» WHAT YOU SHOULD DO:
Each line below from the one containing "- clearing PLACE_DENSITY, which" through the one containing "- For the routability-driven" is to be given again exactly, and no line outside that span.

============================================================

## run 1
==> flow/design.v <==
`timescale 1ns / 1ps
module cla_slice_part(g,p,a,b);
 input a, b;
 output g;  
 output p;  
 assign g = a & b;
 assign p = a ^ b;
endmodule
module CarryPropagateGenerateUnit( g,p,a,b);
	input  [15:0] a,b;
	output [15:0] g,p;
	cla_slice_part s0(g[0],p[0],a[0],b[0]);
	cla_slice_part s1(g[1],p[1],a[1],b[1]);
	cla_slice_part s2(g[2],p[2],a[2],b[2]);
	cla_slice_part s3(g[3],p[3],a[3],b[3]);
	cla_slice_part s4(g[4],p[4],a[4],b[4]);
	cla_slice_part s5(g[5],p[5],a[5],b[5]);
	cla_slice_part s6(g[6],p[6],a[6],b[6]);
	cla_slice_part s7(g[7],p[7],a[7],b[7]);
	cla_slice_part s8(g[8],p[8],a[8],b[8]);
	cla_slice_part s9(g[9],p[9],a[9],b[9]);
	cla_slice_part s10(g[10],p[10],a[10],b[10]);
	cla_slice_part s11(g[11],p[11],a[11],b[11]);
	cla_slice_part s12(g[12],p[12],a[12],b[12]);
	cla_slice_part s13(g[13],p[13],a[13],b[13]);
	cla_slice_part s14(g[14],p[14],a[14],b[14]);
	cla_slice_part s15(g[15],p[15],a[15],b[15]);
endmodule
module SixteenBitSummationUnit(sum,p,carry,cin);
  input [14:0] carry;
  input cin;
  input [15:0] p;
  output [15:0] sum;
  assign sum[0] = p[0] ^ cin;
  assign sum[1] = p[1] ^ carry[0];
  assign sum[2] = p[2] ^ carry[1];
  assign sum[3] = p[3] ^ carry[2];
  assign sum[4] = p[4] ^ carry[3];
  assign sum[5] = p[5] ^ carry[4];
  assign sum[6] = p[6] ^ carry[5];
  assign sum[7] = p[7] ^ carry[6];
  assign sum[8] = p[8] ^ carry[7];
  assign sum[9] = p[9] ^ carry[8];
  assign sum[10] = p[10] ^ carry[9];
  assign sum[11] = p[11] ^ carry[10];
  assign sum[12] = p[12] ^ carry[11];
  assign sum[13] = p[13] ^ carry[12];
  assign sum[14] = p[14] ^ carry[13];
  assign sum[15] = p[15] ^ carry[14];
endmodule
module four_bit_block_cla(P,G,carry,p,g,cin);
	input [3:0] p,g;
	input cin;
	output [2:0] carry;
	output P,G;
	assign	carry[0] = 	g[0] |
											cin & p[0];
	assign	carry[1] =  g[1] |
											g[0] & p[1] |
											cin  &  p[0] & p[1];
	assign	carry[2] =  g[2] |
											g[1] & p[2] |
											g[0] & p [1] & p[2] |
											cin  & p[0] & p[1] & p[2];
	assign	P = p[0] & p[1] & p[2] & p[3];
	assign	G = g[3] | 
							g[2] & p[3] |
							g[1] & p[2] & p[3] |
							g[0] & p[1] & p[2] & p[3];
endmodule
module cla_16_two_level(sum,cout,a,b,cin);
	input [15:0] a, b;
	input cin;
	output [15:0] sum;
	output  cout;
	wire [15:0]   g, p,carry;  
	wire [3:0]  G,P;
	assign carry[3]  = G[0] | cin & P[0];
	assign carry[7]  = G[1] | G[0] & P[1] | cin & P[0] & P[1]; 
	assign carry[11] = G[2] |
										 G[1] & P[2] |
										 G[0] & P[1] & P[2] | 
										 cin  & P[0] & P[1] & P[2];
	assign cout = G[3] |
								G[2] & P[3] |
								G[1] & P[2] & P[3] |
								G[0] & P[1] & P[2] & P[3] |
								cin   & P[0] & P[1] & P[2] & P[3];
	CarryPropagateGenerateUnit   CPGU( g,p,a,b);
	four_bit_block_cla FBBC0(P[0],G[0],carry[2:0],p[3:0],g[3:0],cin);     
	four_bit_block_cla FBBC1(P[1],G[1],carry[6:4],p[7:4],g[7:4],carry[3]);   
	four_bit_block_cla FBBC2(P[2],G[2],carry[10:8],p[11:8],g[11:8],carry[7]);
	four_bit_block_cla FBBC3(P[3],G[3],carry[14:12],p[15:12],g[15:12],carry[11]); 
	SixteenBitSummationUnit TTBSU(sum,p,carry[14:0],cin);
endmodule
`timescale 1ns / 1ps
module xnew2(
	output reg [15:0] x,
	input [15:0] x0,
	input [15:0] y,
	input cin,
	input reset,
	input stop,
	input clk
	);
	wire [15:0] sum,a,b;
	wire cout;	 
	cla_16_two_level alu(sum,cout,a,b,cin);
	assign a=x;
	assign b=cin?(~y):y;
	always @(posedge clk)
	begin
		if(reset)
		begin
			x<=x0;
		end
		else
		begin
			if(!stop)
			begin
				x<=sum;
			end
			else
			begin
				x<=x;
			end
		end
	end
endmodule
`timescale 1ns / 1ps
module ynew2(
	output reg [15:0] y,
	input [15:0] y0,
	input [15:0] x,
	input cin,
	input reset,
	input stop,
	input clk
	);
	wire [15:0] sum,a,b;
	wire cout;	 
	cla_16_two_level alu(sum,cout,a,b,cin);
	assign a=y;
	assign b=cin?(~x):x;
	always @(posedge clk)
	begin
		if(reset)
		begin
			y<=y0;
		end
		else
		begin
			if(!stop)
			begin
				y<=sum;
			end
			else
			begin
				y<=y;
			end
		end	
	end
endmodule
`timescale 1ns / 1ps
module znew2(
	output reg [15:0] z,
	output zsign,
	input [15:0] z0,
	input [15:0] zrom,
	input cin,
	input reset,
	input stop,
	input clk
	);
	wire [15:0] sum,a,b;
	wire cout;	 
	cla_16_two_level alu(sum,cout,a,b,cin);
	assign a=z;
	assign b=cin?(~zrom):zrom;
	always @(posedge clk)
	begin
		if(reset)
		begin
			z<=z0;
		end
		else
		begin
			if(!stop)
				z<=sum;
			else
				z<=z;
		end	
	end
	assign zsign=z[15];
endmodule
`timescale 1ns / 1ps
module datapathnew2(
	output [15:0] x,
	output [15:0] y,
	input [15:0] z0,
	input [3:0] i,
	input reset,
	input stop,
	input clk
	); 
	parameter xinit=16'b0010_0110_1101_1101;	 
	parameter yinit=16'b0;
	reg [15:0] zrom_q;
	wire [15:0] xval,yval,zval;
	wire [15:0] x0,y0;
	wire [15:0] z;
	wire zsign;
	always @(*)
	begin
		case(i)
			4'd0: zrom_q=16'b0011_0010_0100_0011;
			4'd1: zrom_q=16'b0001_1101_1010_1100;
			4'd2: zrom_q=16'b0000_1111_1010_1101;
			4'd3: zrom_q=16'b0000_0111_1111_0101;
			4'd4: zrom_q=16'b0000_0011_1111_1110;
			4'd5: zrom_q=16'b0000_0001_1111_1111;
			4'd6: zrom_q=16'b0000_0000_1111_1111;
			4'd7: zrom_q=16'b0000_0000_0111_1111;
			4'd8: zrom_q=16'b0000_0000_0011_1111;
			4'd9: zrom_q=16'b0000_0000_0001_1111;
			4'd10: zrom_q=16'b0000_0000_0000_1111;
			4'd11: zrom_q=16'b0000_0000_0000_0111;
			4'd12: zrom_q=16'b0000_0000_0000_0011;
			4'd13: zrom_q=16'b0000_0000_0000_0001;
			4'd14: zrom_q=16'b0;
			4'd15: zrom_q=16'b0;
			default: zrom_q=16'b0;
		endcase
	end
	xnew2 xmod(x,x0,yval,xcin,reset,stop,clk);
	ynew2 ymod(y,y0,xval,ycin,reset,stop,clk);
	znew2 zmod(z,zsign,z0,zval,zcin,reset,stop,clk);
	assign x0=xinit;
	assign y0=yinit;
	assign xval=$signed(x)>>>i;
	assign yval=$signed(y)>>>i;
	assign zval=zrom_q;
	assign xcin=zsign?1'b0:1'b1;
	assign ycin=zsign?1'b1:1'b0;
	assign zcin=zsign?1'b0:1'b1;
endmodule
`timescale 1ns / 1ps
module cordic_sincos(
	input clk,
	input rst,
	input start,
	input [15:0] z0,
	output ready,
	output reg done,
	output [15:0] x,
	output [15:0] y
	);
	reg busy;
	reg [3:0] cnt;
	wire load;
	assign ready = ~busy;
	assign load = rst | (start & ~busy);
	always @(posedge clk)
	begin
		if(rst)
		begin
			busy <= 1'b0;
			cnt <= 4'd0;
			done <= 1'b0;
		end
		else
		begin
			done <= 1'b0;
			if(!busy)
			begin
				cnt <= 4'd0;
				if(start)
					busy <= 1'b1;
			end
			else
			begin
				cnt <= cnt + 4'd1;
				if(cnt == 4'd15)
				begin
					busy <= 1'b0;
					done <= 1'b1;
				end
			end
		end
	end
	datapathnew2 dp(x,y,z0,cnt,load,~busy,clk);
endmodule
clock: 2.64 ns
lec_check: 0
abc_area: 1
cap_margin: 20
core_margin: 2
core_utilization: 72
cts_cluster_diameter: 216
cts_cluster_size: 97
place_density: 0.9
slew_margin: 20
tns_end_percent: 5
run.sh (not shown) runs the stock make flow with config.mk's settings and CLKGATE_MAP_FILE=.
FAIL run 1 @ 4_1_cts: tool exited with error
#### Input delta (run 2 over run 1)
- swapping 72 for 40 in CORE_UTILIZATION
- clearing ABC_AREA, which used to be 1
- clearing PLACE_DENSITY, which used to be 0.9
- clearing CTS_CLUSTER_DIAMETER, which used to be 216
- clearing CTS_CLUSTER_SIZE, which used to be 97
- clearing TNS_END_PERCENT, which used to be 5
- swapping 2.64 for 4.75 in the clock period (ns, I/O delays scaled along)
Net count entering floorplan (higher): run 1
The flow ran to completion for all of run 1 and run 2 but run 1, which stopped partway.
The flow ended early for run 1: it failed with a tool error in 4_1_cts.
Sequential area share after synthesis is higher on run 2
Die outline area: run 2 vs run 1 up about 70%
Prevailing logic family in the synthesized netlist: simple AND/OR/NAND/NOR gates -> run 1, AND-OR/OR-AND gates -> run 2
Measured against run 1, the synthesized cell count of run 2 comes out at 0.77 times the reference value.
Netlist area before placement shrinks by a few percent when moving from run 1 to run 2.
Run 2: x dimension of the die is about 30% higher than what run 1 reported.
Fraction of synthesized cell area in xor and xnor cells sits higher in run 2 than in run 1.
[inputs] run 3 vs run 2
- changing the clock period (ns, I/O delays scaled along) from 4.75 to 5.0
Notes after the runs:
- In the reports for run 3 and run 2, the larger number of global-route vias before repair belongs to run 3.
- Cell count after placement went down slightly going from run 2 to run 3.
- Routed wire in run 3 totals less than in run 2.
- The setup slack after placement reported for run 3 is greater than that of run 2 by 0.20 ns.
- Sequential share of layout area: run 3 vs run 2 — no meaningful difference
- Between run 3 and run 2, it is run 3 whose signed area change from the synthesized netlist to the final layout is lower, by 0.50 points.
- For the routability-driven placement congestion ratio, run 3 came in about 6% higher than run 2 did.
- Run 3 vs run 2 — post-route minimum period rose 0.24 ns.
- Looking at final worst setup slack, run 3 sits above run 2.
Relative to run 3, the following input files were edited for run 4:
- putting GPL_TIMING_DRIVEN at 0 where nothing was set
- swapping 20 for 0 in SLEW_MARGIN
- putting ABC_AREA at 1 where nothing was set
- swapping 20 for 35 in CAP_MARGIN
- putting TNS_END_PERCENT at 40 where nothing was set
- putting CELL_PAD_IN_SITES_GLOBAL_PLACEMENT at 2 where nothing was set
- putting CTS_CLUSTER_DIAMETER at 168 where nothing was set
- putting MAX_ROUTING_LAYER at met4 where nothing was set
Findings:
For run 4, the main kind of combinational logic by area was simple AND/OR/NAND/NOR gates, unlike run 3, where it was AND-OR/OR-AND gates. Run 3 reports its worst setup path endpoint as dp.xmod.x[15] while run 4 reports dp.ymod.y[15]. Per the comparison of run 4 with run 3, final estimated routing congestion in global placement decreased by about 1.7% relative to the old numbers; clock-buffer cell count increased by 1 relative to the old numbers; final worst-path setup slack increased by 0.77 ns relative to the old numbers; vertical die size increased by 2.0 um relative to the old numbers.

============================================================

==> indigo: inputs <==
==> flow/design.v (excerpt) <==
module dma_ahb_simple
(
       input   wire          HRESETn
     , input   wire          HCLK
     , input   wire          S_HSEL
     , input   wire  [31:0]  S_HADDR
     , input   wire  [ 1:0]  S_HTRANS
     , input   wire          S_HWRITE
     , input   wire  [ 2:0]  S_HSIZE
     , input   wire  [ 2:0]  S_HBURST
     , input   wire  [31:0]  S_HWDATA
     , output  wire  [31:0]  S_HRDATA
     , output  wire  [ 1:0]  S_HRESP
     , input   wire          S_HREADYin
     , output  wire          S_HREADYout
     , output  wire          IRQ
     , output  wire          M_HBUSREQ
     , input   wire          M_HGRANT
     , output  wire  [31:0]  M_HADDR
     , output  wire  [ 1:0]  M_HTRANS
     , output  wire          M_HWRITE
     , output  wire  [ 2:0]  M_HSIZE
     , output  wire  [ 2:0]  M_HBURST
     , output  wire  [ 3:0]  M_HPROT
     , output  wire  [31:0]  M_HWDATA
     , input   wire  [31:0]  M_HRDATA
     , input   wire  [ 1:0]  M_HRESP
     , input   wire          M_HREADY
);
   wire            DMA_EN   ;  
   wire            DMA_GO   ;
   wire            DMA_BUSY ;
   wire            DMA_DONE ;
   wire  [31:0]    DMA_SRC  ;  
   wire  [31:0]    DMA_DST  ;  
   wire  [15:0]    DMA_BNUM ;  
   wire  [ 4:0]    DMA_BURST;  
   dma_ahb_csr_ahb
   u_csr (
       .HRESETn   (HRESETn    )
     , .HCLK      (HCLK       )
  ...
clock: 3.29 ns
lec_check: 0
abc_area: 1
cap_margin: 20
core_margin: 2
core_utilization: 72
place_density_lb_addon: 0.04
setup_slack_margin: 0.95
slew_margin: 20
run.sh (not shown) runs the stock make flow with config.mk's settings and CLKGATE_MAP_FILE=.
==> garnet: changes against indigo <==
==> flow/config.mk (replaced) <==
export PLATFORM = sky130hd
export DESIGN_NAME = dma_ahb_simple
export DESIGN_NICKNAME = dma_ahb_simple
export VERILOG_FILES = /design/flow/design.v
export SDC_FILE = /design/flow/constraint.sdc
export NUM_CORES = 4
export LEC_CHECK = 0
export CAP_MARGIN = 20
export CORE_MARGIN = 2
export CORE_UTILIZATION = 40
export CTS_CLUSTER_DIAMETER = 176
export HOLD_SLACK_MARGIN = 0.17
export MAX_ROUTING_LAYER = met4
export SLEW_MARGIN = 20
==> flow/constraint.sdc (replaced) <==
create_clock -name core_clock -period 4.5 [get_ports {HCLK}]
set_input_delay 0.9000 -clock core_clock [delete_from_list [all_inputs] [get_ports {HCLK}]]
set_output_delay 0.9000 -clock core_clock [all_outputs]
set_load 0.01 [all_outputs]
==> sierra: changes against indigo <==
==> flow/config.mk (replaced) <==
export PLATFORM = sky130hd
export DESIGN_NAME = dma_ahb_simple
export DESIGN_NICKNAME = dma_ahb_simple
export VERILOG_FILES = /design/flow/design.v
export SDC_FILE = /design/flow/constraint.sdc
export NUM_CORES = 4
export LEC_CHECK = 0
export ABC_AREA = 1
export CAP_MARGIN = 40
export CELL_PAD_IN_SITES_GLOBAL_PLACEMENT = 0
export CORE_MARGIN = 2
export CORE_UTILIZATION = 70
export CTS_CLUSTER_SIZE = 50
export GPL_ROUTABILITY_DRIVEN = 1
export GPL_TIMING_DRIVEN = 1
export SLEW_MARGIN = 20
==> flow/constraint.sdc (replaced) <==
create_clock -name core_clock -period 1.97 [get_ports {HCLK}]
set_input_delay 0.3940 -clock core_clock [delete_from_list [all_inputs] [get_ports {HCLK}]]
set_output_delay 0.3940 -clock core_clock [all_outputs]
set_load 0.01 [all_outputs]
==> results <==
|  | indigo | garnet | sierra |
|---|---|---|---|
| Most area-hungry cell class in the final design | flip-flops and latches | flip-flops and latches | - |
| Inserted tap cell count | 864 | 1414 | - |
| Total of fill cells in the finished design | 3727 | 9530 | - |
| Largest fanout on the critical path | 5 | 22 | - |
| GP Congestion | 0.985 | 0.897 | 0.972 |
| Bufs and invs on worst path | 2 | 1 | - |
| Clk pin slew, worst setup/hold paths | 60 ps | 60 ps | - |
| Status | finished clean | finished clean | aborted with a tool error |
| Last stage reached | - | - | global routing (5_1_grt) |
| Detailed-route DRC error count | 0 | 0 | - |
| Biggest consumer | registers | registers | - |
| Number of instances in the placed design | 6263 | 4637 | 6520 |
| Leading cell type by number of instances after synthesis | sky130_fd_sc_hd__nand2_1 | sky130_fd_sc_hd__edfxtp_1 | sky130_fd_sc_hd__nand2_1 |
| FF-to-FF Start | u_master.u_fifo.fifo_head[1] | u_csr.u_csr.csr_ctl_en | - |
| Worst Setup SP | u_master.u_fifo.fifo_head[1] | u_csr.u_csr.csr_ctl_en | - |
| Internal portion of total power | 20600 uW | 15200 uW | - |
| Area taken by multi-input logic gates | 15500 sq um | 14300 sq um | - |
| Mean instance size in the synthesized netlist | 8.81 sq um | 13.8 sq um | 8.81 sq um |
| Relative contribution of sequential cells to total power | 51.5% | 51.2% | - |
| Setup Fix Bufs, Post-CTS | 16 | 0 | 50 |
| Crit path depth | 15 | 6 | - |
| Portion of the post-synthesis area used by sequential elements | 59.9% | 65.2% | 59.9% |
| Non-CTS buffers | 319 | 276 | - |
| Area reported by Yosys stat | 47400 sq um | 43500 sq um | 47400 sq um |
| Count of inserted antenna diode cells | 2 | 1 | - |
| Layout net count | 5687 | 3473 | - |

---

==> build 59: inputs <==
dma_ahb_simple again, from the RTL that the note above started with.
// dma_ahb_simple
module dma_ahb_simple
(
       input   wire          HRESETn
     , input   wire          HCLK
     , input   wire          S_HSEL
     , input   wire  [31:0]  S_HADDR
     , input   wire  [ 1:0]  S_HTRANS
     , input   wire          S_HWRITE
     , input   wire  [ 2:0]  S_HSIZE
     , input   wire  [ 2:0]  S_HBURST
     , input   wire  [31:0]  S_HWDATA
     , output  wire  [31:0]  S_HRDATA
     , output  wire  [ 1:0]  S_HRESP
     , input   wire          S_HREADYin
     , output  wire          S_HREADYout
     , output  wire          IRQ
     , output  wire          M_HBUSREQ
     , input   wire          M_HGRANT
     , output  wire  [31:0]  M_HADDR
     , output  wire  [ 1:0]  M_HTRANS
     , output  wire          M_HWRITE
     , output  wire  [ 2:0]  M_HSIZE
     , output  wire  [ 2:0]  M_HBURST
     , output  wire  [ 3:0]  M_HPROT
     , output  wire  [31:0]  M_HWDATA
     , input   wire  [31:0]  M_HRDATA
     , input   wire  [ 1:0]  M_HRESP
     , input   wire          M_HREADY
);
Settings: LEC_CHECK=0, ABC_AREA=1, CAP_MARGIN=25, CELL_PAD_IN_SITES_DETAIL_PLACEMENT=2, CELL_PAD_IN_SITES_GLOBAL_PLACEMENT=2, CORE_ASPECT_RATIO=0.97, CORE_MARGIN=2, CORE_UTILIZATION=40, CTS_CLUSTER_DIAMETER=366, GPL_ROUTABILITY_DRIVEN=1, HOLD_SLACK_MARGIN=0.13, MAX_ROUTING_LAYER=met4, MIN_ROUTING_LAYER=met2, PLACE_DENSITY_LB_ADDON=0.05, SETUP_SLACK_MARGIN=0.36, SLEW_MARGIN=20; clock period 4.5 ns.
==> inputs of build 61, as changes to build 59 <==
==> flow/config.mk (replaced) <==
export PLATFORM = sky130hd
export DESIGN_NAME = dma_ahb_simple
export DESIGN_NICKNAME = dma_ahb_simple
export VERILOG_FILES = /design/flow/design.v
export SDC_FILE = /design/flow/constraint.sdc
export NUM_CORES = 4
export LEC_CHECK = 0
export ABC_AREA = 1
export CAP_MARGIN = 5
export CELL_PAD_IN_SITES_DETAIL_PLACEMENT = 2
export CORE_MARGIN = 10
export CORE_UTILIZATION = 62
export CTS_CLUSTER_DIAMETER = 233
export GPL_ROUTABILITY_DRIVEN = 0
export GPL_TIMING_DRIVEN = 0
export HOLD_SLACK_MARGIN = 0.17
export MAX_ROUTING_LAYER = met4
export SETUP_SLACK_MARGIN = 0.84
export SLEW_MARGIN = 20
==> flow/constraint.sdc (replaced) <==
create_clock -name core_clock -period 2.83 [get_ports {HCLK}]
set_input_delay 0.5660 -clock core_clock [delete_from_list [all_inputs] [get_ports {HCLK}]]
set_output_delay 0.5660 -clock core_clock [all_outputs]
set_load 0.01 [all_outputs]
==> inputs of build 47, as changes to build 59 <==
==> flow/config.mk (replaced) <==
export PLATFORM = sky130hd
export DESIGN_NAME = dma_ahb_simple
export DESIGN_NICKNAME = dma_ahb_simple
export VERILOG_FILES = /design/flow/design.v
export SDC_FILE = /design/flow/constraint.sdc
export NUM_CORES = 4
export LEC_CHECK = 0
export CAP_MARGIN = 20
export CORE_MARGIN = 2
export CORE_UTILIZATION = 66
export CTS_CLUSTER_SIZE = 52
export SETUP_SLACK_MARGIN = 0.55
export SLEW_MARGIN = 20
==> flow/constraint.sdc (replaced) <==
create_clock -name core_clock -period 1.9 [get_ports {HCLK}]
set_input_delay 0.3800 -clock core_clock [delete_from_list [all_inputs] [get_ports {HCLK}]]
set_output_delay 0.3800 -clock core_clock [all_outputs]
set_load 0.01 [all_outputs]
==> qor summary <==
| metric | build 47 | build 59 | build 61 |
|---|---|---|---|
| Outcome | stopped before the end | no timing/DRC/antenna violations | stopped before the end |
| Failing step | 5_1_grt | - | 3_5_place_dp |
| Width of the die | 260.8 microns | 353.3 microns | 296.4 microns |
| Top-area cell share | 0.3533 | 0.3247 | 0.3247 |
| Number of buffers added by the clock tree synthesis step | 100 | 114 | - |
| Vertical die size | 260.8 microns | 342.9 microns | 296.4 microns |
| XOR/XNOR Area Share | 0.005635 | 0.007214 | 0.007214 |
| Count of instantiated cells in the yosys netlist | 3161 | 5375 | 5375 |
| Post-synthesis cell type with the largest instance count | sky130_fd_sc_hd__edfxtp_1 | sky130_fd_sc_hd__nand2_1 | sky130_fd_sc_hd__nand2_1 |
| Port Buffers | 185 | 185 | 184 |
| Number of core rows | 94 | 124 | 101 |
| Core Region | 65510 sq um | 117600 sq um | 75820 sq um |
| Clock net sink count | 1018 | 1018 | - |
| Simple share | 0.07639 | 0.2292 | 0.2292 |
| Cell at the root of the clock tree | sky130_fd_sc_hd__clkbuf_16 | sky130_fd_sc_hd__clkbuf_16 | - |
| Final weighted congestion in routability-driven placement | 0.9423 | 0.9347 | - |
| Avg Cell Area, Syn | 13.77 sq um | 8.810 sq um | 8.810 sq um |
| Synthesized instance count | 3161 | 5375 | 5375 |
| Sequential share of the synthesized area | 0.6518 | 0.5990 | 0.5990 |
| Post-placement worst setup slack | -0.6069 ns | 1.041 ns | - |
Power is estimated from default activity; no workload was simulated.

============================================================

» PROBLEM SOLUTION:
- clearing PLACE_DENSITY, which used to be 0.9
- clearing CTS_CLUSTER_DIAMETER, which used to be 216
- clearing CTS_CLUSTER_SIZE, which used to be 97
- clearing TNS_END_PERCENT, which used to be 5
- swapping 2.64 for 4.75 in the clock period (ns, I/O delays scaled along)
Net count entering floorplan (higher): run 1
The flow ran to completion for all of run 1 and run 2 but run 1, which stopped partway.
The flow ended early for run 1: it failed with a tool error in 4_1_cts.
Sequential area share after synthesis is higher on run 2
Die outline area: run 2 vs run 1 up about 70%
Prevailing logic family in the synthesized netlist: simple AND/OR/NAND/NOR gates -> run 1, AND-OR/OR-AND gates -> run 2
Measured against run 1, the synthesized cell count of run 2 comes out at 0.77 times the reference value.
Netlist area before placement shrinks by a few percent when moving from run 1 to run 2.
Run 2: x dimension of the die is about 30% higher than what run 1 reported.
Fraction of synthesized cell area in xor and xnor cells sits higher in run 2 than in run 1.
[inputs] run 3 vs run 2
- changing the clock period (ns, I/O delays scaled along) from 4.75 to 5.0
Notes after the runs:
- In the reports for run 3 and run 2, the larger number of global-route vias before repair belongs to run 3.
- Cell count after placement went down slightly going from run 2 to run 3.
- Routed wire in run 3 totals less than in run 2.
- The setup slack after placement reported for run 3 is greater than that of run 2 by 0.20 ns.
- Sequential share of layout area: run 3 vs run 2 — no meaningful difference
- Between run 3 and run 2, it is run 3 whose signed area change from the synthesized netlist to the final layout is lower, by 0.50 points.
- For the routability-driven placement congestion ratio, run 3 came in about 6% higher than run 2 did.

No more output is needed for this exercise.